As news of the executions spread across Tabriz this morning, hundreds of Shariatmadari loyalists smashed shops and bazaars and burned banks. There were also reports that a school and an insurance company were set on fire.
Although fighting in Tabriz, Iran's fourth-largest city, has been the most explosive instance of regional discontent in recent days, other provinical uprisings have contributed to distracting Khomeini from the American hostages held at the U.S. Embassy here for 10 weeks.
The Foreign Ministry letter sent to Panamanian officials coincides with the U.N. Security Council debate on economic sanctions against Iran, which was delayed yesterday amid reports of a new Iranian initiative.

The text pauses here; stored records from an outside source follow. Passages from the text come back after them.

<file path="config.mk">
export PLATFORM = sky130hd
export DESIGN_NAME = ex_stage
export DESIGN_NICKNAME = d
export VERILOG_FILES = /design/src/verilog/ex_pkg.sv /design/src/verilog/ex_stage.sv /design/src/verilog/ex_mem_req.sv /design/src/verilog/ex_addr_xlate.sv /design/src/verilog/ex_alu.sv
export VERILOG_INCLUDE_DIRS = /design/src /design/src/verilog
export SDC_FILE = /design/constraint.sdc
export NUM_CORES = 1
export LEC_CHECK = 0
export BUFFER_PORTS_ARGS = -buffer_cell sky130_fd_sc_hd__buf_4
export CORE_UTILIZATION = 48
export DETAILED_ROUTE_END_ITERATION = 12
export HOLD_SLACK_MARGIN = 0.06
export PLACE_DENSITY = 0.73
export SYNTH_ARGS = -nofsm -noshare
export SYNTH_HDL_FRONTEND = slang
export SYNTH_SLANG_ARGS = --single-unit
</file>
<file path="constraint.sdc">
create_clock -name clk -period 16.85 [get_ports clk]
set_input_delay 1.685 -clock clk [delete_from_list [all_inputs] [get_ports clk]]
set_output_delay 1.685 -clock clk [all_outputs]
set_load 0.03 [all_outputs]
</file>
<file path="src/verilog/ex_macros.svh">
`ifndef EX_MACROS_SVH
`define EX_MACROS_SVH

// one-hot ALU operation bits
`define EX_ALU_ADD   0
`define EX_ALU_SUB   1
`define EX_ALU_SLT   2
`define EX_ALU_SLTU  3
`define EX_ALU_AND   4
`define EX_ALU_NOR   5
`define EX_ALU_OR    6
`define EX_ALU_XOR   7
`define EX_ALU_SLL   8
`define EX_ALU_SRL   9
`define EX_ALU_SRA   10
`define EX_ALU_LUI   11

// store kind is one-hot, load kind is all zero for a word
`define EX_ST_W      0
`define EX_ST_B      1
`define EX_ST_H      2
`define EX_LD_B      0
`define EX_LD_H      1
`define EX_LD_U      2

`define EX_SEG_LSB   29     // window segment is vaddr[31:29]
`define EX_PAGE_BITS 12     // 4 KiB pages

`define EX_SIZE_B    2'd0
`define EX_SIZE_H    2'd1
`define EX_SIZE_W    2'd2

`endif
</file>
<file path="src/verilog/ex_pkg.sv">
`default_nettype none

package ex_pkg;

    typedef logic [31:0] word_t;     // data, address, pc
    typedef logic [4:0]  reg_idx_t;
    typedef logic [11:0] alu_op_t;   // one-hot
    typedef logic [2:0]  st_op_t;    // one-hot: word, byte, half
    typedef logic [2:0]  ld_op_t;    // byte, half, unsigned; zero is word
    typedef logic [1:0]  plv_t;
    typedef logic [1:0]  mat_t;
    typedef logic [2:0]  seg_t;
    typedef logic [19:0] ppn_t;
    typedef logic [1:0]  size_t;     // 0 byte, 1 half, 2 word
    typedef logic [3:0]  strb_t;
    typedef logic [63:0] count_t;

    // one encoded exception per instruction
    typedef enum logic [3:0] {
        exc_none = 4'd0,
        exc_adef = 4'd1,    // fetch address error, from decode
        exc_ine  = 4'd2,    // unknown instruction, from decode
        exc_adem = 4'd3,    // memory address error
        exc_ale  = 4'd4,    // misaligned access
        exc_tlbr = 4'd5,    // tlb refill
        exc_pil  = 4'd6,    // load page invalid
        exc_pis  = 4'd7,    // store page invalid
        exc_ppi  = 4'd8,    // page privilege
        exc_pme  = 4'd9     // page modified
    } exc_t;

endpackage

`default_nettype wire

</file>
<file path="src/verilog/ex_stage.sv">
`timescale 1ns/1ns
`default_nettype none

module ex_stage (
    input  logic              clk,
    input  logic              reset,

    input  logic              flush,
    input  logic              ms_has_exc,
    input  logic              wb_ex,

    input  logic              ds_to_es_valid,
    output logic              es_allow_in,
    input  ex_pkg::word_t     ds_pc,
    input  ex_pkg::word_t     ds_rj_value,
    input  ex_pkg::word_t     ds_rkd_value,
    input  ex_pkg::word_t     ds_imm,
    input  ex_pkg::reg_idx_t  ds_dest,
    input  logic              ds_gr_we,
    input  logic              ds_mem_we,
    input  logic              ds_res_from_mem,
    input  ex_pkg::alu_op_t   ds_alu_op,
    input  logic              ds_src1_is_pc,
    input  logic              ds_src2_is_imm,
    input  ex_pkg::st_op_t    ds_st_op,
    input  ex_pkg::ld_op_t    ds_ld_op,
    input  logic              ds_rdcntvl,
    input  logic              ds_rdcntvh,
    input  ex_pkg::exc_t      ds_exc,

    input  logic              ms_allow_in,
    output logic              es_to_ms_valid,
    output ex_pkg::word_t     es_pc,
    output logic              es_gr_we,
    output logic              es_res_from_mem,
    output logic              es_mem_we,
    output ex_pkg::reg_idx_t  es_dest,
    output ex_pkg::word_t     es_result,
    output ex_pkg::word_t     es_vaddr,
    output ex_pkg::ld_op_t    es_ld_op,
    output ex_pkg::exc_t      es_exc,

    output logic              data_sram_req,
    output logic              data_sram_wr,
    output ex_pkg::size_t     data_sram_size,
    output ex_pkg::strb_t     data_sram_wstrb,
    output ex_pkg::word_t     data_sram_addr,
    output ex_pkg::word_t     data_sram_wdata,
    input  logic              data_sram_addr_ok,

    input  logic              crmd_da,
    input  logic              crmd_pg,
    input  ex_pkg::plv_t      plv,
    input  ex_pkg::mat_t      datm,
    input  logic              dmw0_plv0,
    input  logic              dmw0_plv3,
    input  ex_pkg::mat_t      dmw0_mat,
    input  ex_pkg::seg_t      dmw0_pseg,
    input  ex_pkg::seg_t      dmw0_vseg,
    input  logic              dmw1_plv0,
    input  logic              dmw1_plv3,
    input  ex_pkg::mat_t      dmw1_mat,
    input  ex_pkg::seg_t      dmw1_pseg,
    input  ex_pkg::seg_t      dmw1_vseg,

    output logic [18:0]       tlb_vppn,
    output logic              tlb_va_bit12,
    input  logic              tlb_found,
    input  ex_pkg::ppn_t      tlb_ppn,
    input  ex_pkg::plv_t      tlb_plv,
    input  logic              tlb_v,
    input  logic              tlb_d,

    output logic              fwd_valid,
    output logic              fwd_gr_we,
    output ex_pkg::reg_idx_t  fwd_dest,
    output logic              fwd_is_load,
    output ex_pkg::word_t     fwd_result
);

    logic             es_valid;
    logic             es_ready_go;
    logic             mem_op;
    logic             misaligned;
    ex_pkg::exc_t     xlate_exc;
    ex_pkg::word_t    alu_result;
    ex_pkg::count_t   stable_cnt;

    // instruction fields held from decode
    ex_pkg::word_t    rj_value_q;
    ex_pkg::word_t    rkd_value_q;
    ex_pkg::word_t    imm_q;
    logic             gr_we_q;
    ex_pkg::alu_op_t  alu_op_q;
    logic             src1_is_pc_q;
    logic             src2_is_imm_q;
    ex_pkg::st_op_t   st_op_q;
    logic             rdcntvl_q;
    logic             rdcntvh_q;
    ex_pkg::exc_t     ds_exc_q;

    always_ff @(posedge clk) begin
        if (reset || flush)
            es_valid <= 1'b0;
        else if (es_allow_in)
            es_valid <= ds_to_es_valid;
    end

    always_ff @(posedge clk) begin
        if (ds_to_es_valid && es_allow_in) begin
            es_pc           <= ds_pc;
            rj_value_q      <= ds_rj_value;
            rkd_value_q     <= ds_rkd_value;
            imm_q           <= ds_imm;
            es_dest         <= ds_dest;
            gr_we_q         <= ds_gr_we;
            es_mem_we       <= ds_mem_we;
            es_res_from_mem <= ds_res_from_mem;
            alu_op_q        <= ds_alu_op;
            src1_is_pc_q    <= ds_src1_is_pc;
            src2_is_imm_q   <= ds_src2_is_imm;
            st_op_q         <= ds_st_op;
            es_ld_op        <= ds_ld_op;
            rdcntvl_q       <= ds_rdcntvl;
            rdcntvh_q       <= ds_rdcntvh;
            ds_exc_q        <= ds_exc;
        end
    end

    // stable counter, free running from reset
    always_ff @(posedge clk) begin
        if (reset)
            stable_cnt <= '0;
        else
            stable_cnt <= stable_cnt + 64'd1;
    end

    ex_alu alu0 (
        .alu_op      (alu_op_q),
        .pc          (es_pc),
        .rj_value    (rj_value_q),
        .rkd_value   (rkd_value_q),
        .imm         (imm_q),
        .src1_is_pc  (src1_is_pc_q),
        .src2_is_imm (src2_is_imm_q),
        .alu_result  (alu_result)
    );

    ex_addr_xlate xlate0 (
        .vaddr        (es_vaddr),
        .mem_rd       (es_res_from_mem),
        .mem_wr       (es_mem_we),
        .crmd_da      (crmd_da),
        .crmd_pg      (crmd_pg),
        .plv          (plv),
        .datm         (datm),
        .dmw0_plv0    (dmw0_plv0),
        .dmw0_plv3    (dmw0_plv3),
        .dmw0_mat     (dmw0_mat),
        .dmw0_pseg    (dmw0_pseg),
        .dmw0_vseg    (dmw0_vseg),
        .dmw1_plv0    (dmw1_plv0),
        .dmw1_plv3    (dmw1_plv3),
        .dmw1_mat     (dmw1_mat),
        .dmw1_pseg    (dmw1_pseg),
        .dmw1_vseg    (dmw1_vseg),
        .tlb_found    (tlb_found),
        .tlb_ppn      (tlb_ppn),
        .tlb_plv      (tlb_plv),
        .tlb_v        (tlb_v),
        .tlb_d        (tlb_d),
        .paddr        (data_sram_addr),
        .tlb_vppn     (tlb_vppn),
        .tlb_va_bit12 (tlb_va_bit12),
        .xlate_exc    (xlate_exc)
    );

    ex_mem_req mreq0 (
        .vaddr_lo   (es_vaddr[1:0]),
        .st_op      (st_op_q),
        .ld_op      (es_ld_op),
        .mem_wr     (es_mem_we),
        .mem_rd     (es_res_from_mem),
        .rkd_value  (rkd_value_q),
        .size       (data_sram_size),
        .wstrb      (data_sram_wstrb),
        .wdata      (data_sram_wdata),
        .misaligned (misaligned)
    );

    assign es_vaddr  = alu_result;
    assign es_result = rdcntvl_q ? stable_cnt[31:0]
                     : (rdcntvh_q ? stable_cnt[63:32] : alu_result);

    // decode first, then adem ahead of ale, then the rest of the tlb checks
    always_comb begin
        if (ds_exc_q != ex_pkg::exc_none)
            es_exc = ds_exc_q;
        else if (xlate_exc == ex_pkg::exc_adem)
            es_exc = ex_pkg::exc_adem;
        else if (misaligned)
            es_exc = ex_pkg::exc_ale;
        else
            es_exc = xlate_exc;
    end

    assign es_gr_we = gr_we_q && (es_exc == ex_pkg::exc_none);

    assign mem_op        = es_res_from_mem | es_mem_we;
    assign data_sram_wr  = es_mem_we;
    assign data_sram_req = es_valid && mem_op && ms_allow_in
                        && (es_exc == ex_pkg::exc_none) && !ms_has_exc && !wb_ex;

    // a memory op leaves only once its address is taken
    assign es_ready_go    = (es_exc != ex_pkg::exc_none)
                         || (mem_op ? (data_sram_req && data_sram_addr_ok) : 1'b1);
    assign es_allow_in    = !es_valid || (es_ready_go && ms_allow_in);
    assign es_to_ms_valid = es_valid && es_ready_go;

    assign fwd_valid   = es_valid;
    assign fwd_gr_we   = gr_we_q;
    assign fwd_dest    = es_dest;
    assign fwd_is_load = es_res_from_mem;     // decode stalls on a load-use
    assign fwd_result  = es_result;

endmodule

`default_nettype wire

</file>
<file path="src/verilog/ex_mem_req.sv">
`timescale 1ns/1ns
`default_nettype none

`include "ex_macros.svh"

module ex_mem_req (
    input  logic [1:0]     vaddr_lo,
    input  ex_pkg::st_op_t st_op,
    input  ex_pkg::ld_op_t ld_op,
    input  logic           mem_wr,
    input  logic           mem_rd,
    input  ex_pkg::word_t  rkd_value,
    output ex_pkg::size_t  size,
    output ex_pkg::strb_t  wstrb,
    output ex_pkg::word_t  wdata,
    output logic           misaligned
);

    logic is_word;
    logic is_half;

    // access width, shared by size and alignment
    assign is_word = (mem_wr & st_op[`EX_ST_W])
                   | (mem_rd & ~ld_op[`EX_LD_B] & ~ld_op[`EX_LD_H]);
    assign is_half = (mem_wr & st_op[`EX_ST_H])
                   | (mem_rd & ld_op[`EX_LD_H]);

    always_comb begin
        if (is_word)
            size = `EX_SIZE_W;
        else if (is_half)
            size = `EX_SIZE_H;
        else
            size = `EX_SIZE_B;     // byte loads and stores, and idle
    end

    assign misaligned = (is_word & (vaddr_lo != 2'b00))
                      | (is_half & vaddr_lo[0]);

    // sub-word data is replicated so every lane carries it
    always_comb begin
        wstrb = 4'b0000;
        wdata = rkd_value;
        if (mem_wr) begin
            if (st_op[`EX_ST_W]) begin
                wstrb = 4'b1111;
            end else if (st_op[`EX_ST_B]) begin
                wstrb = 4'b0001 << vaddr_lo;
                wdata = {4{rkd_value[7:0]}};
            end else if (st_op[`EX_ST_H]) begin
                wstrb = vaddr_lo[1] ? 4'b1100 : 4'b0011;
                wdata = {2{rkd_value[15:0]}};
            end
        end
    end

endmodule

`default_nettype wire

</file>
<file path="src/verilog/ex_addr_xlate.sv">
`timescale 1ns/1ns
`default_nettype none

`include "ex_macros.svh"

module ex_addr_xlate (
    input  ex_pkg::word_t vaddr,
    input  logic          mem_rd,
    input  logic          mem_wr,
    input  logic          crmd_da,
    input  logic          crmd_pg,
    input  ex_pkg::plv_t  plv,
    input  ex_pkg::mat_t  datm,
    input  logic          dmw0_plv0,
    input  logic          dmw0_plv3,
    input  ex_pkg::mat_t  dmw0_mat,
    input  ex_pkg::seg_t  dmw0_pseg,
    input  ex_pkg::seg_t  dmw0_vseg,
    input  logic          dmw1_plv0,
    input  logic          dmw1_plv3,
    input  ex_pkg::mat_t  dmw1_mat,
    input  ex_pkg::seg_t  dmw1_pseg,
    input  ex_pkg::seg_t  dmw1_vseg,
    input  logic          tlb_found,
    input  ex_pkg::ppn_t  tlb_ppn,
    input  ex_pkg::plv_t  tlb_plv,
    input  logic          tlb_v,
    input  logic          tlb_d,
    output ex_pkg::word_t paddr,
    output logic [18:0]   tlb_vppn,
    output logic          tlb_va_bit12,
    output ex_pkg::exc_t  xlate_exc
);

    logic          direct_mode;
    logic          mapped_mode;
    logic          dmw0_hit;
    logic          dmw1_hit;
    logic          page_mode;
    ex_pkg::word_t dmw0_addr;
    ex_pkg::word_t dmw1_addr;
    ex_pkg::word_t page_addr;

    assign direct_mode = crmd_da & ~crmd_pg;
    assign mapped_mode = ~crmd_da & crmd_pg;

    assign dmw0_hit = ((plv == 2'd0 && dmw0_plv0) || (plv == 2'd3 && dmw0_plv3))
                    && datm == dmw0_mat && vaddr[31:`EX_SEG_LSB] == dmw0_vseg;
    assign dmw1_hit = ((plv == 2'd0 && dmw1_plv0) || (plv == 2'd3 && dmw1_plv3))
                    && datm == dmw1_mat && vaddr[31:`EX_SEG_LSB] == dmw1_vseg;

    assign dmw0_addr = {dmw0_pseg, vaddr[`EX_SEG_LSB-1:0]};
    assign dmw1_addr = {dmw1_pseg, vaddr[`EX_SEG_LSB-1:0]};
    assign page_addr = {tlb_ppn, vaddr[`EX_PAGE_BITS-1:0]};

    assign page_mode = mapped_mode & ~dmw0_hit & ~dmw1_hit;   // falls through to tlb

    // tlb compares on the even/odd page pair, bit 12 picks the half
    assign tlb_vppn     = vaddr[31:`EX_PAGE_BITS+1];
    assign tlb_va_bit12 = vaddr[`EX_PAGE_BITS];

    always_comb begin
        if (direct_mode)
            paddr = vaddr;
        else if (mapped_mode)
            paddr = dmw0_hit ? dmw0_addr : (dmw1_hit ? dmw1_addr : page_addr);
        else
            paddr = '0;     // reserved da/pg combination
    end

    always_comb begin
        xlate_exc = ex_pkg::exc_none;
        if (page_mode && (mem_rd || mem_wr)) begin
            if (plv == 2'd3 && vaddr[31])
                xlate_exc = ex_pkg::exc_adem;   // user touching kernel half
            else if (!tlb_found)
                xlate_exc = ex_pkg::exc_tlbr;
            else if (!tlb_v)
                xlate_exc = mem_wr ? ex_pkg::exc_pis : ex_pkg::exc_pil;
            else if (plv > tlb_plv)
                xlate_exc = ex_pkg::exc_ppi;
            else if (mem_wr && !tlb_d)
                xlate_exc = ex_pkg::exc_pme;
        end
    end

endmodule

`default_nettype wire

</file>
<file path="src/verilog/ex_alu.sv">
`timescale 1ns/1ns
`default_nettype none

`include "ex_macros.svh"

module ex_alu (
    input  ex_pkg::alu_op_t alu_op,
    input  ex_pkg::word_t   pc,
    input  ex_pkg::word_t   rj_value,
    input  ex_pkg::word_t   rkd_value,
    input  ex_pkg::word_t   imm,
    input  logic            src1_is_pc,
    input  logic            src2_is_imm,
    output ex_pkg::word_t   alu_result
);

    ex_pkg::word_t src1;
    ex_pkg::word_t src2;
    ex_pkg::word_t add_sub_res;
    ex_pkg::word_t sll_res;
    ex_pkg::word_t srl_res;
    ex_pkg::word_t sra_res;
    logic          use_sub;
    logic          carry;
    logic          slt_res;
    logic          sltu_res;

    assign src1 = src1_is_pc  ? pc  : rj_value;
    assign src2 = src2_is_imm ? imm : rkd_value;

    // one adder for add, sub and both compares
    assign use_sub = alu_op[`EX_ALU_SUB] | alu_op[`EX_ALU_SLT] | alu_op[`EX_ALU_SLTU];
    assign {carry, add_sub_res} = {1'b0, src1} + {1'b0, use_sub ? ~src2 : src2}
                                + {32'd0, use_sub};

    // signs differ: src1 negative wins, else sign of the difference
    assign slt_res  = (src1[31] & ~src2[31])
                    | (~(src1[31] ^ src2[31]) & add_sub_res[31]);
    assign sltu_res = ~carry;     // borrow out

    assign sll_res = src1 << src2[4:0];
    assign srl_res = src1 >> src2[4:0];
    assign sra_res = $signed(src1) >>> src2[4:0];

    assign alu_result =
          ({32{alu_op[`EX_ALU_ADD] | alu_op[`EX_ALU_SUB]}} & add_sub_res)
        | ({32{alu_op[`EX_ALU_SLT]}}  & {31'd0, slt_res})
        | ({32{alu_op[`EX_ALU_SLTU]}} & {31'd0, sltu_res})
        | ({32{alu_op[`EX_ALU_AND]}}  & (src1 & src2))
        | ({32{alu_op[`EX_ALU_NOR]}}  & ~(src1 | src2))
        | ({32{alu_op[`EX_ALU_OR]}}   & (src1 | src2))
        | ({32{alu_op[`EX_ALU_XOR]}}  & (src1 ^ src2))
        | ({32{alu_op[`EX_ALU_SLL]}}  & sll_res)
        | ({32{alu_op[`EX_ALU_SRL]}}  & srl_res)
        | ({32{alu_op[`EX_ALU_SRA]}}  & sra_res)
        | ({32{alu_op[`EX_ALU_LUI]}}  & src2);     // imm already shifted by decode

endmodule

`default_nettype wire

</file>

Foreign Minister Ghotbzadeh, however, denied in an interview tonight that Iran's U.N. representative was told to offer some alternative approach for satisfying the Iranians and releasing the hostages.
Diplomatic sources here say they believe the Iranians have held fast to their demand for the shah's return, adding that a substantially different approach would require more than the 24-hour delay approved by the Security Council last night.
In the weeks of negotiations since Islamic militants seized the U.S. Embassy, Iranian official have frequently floated new initiatives only to deny them a short time later.
During meetings with U.N. Secretary General Kurt Waldheim here 10 days ago, Ghotbzadeh is believed to have expressed interest in the U.N. envoy's proposal to set up an international panel to vent Iran's grievances against the shah.
But the foreign minister is said to have insisted in his talks with Waldheim that extradition of the deposed monarch remains the critical ingredient in resolving the 10-week crisis with the United States, which Iran holds responsible for the shah's return.
Although the shah received cancer treatment in New York and Texas last month, the left the United States Dec. 15 and is not living with his wife on Contadora Island off the Panamanian coast.
Panamanian President Aristides Royo said two weeks ago he would consider Iran's earlier request to extradite the shah, although the two states have no extradition treaty, but only after the American hostages were released.
Along with the warrant, Ghotbzadeh sent a letter to Royo in which he asked for the arrest of "Mr Mohammad Reza Pahlavi," and said a formal extradition request would follow 60 days after the arrest.
Iranian officials believe they can get around the absence of an extradition treaty with Panama by insisting that the exiled shah is a "common criminal" rather than a deposed ruler seeking political asylum."